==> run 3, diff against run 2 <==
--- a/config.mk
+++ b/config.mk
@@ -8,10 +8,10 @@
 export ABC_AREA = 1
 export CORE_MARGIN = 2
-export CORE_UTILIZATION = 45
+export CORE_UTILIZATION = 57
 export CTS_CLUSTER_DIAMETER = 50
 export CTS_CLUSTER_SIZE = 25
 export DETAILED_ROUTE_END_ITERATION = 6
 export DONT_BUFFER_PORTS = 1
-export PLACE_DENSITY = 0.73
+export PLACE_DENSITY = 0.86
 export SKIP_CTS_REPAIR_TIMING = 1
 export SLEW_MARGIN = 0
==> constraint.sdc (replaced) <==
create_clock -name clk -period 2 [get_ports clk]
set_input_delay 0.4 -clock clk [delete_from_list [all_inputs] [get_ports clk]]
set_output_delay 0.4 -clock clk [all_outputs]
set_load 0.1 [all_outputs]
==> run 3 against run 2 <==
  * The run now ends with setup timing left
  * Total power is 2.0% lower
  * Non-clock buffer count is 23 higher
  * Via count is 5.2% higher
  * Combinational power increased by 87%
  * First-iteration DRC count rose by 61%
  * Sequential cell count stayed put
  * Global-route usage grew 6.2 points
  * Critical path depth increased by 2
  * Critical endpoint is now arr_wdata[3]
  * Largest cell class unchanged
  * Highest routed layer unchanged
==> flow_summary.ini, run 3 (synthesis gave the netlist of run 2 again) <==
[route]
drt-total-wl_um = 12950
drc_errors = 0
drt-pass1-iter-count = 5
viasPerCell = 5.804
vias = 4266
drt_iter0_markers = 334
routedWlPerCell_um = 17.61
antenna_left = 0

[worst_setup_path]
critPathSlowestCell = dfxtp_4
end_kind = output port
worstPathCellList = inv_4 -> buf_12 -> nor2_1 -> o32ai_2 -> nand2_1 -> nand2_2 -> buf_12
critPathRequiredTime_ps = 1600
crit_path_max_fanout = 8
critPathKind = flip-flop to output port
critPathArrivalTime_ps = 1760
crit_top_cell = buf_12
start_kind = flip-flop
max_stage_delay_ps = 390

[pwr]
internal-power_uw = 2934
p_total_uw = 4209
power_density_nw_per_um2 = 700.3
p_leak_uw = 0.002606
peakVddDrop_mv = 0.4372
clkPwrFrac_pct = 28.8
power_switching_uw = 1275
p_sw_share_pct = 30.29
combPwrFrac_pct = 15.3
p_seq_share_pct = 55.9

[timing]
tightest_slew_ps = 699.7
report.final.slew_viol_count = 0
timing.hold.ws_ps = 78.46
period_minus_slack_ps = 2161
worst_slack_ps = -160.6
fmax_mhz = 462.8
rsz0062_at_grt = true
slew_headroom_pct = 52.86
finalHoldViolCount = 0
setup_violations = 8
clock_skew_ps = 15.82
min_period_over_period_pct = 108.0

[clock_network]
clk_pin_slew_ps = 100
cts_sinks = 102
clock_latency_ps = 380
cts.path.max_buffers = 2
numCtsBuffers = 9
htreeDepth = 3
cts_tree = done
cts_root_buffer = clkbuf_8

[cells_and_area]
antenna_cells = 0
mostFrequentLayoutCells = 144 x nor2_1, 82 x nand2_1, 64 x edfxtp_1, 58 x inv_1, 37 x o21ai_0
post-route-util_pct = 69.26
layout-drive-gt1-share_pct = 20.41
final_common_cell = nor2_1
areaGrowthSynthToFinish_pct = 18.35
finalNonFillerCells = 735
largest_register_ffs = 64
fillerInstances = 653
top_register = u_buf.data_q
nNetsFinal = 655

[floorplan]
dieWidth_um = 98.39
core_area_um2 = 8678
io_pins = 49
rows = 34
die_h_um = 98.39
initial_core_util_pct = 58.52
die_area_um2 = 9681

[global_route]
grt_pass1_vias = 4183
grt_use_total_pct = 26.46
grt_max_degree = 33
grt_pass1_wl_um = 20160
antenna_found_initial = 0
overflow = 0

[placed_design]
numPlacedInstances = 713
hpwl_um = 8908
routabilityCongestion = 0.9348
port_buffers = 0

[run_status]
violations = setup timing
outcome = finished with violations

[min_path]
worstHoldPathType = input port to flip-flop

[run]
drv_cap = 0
+-------+
-- WORK ITEM --
Word for word, repeat the lines from the one holding "die_area_um2 = 9681" through the last line of the entries, both included.

-- RESULT OF THE EXERCISE --
die_area_um2 = 9681

[global_route]
grt_pass1_vias = 4183
grt_use_total_pct = 26.46
grt_max_degree = 33
grt_pass1_wl_um = 20160
antenna_found_initial = 0
overflow = 0

[placed_design]
numPlacedInstances = 713
hpwl_um = 8908
routabilityCongestion = 0.9348
port_buffers = 0

[run_status]
violations = setup timing
outcome = finished with violations

[min_path]
worstHoldPathType = input port to flip-flop

[run]
drv_cap = 0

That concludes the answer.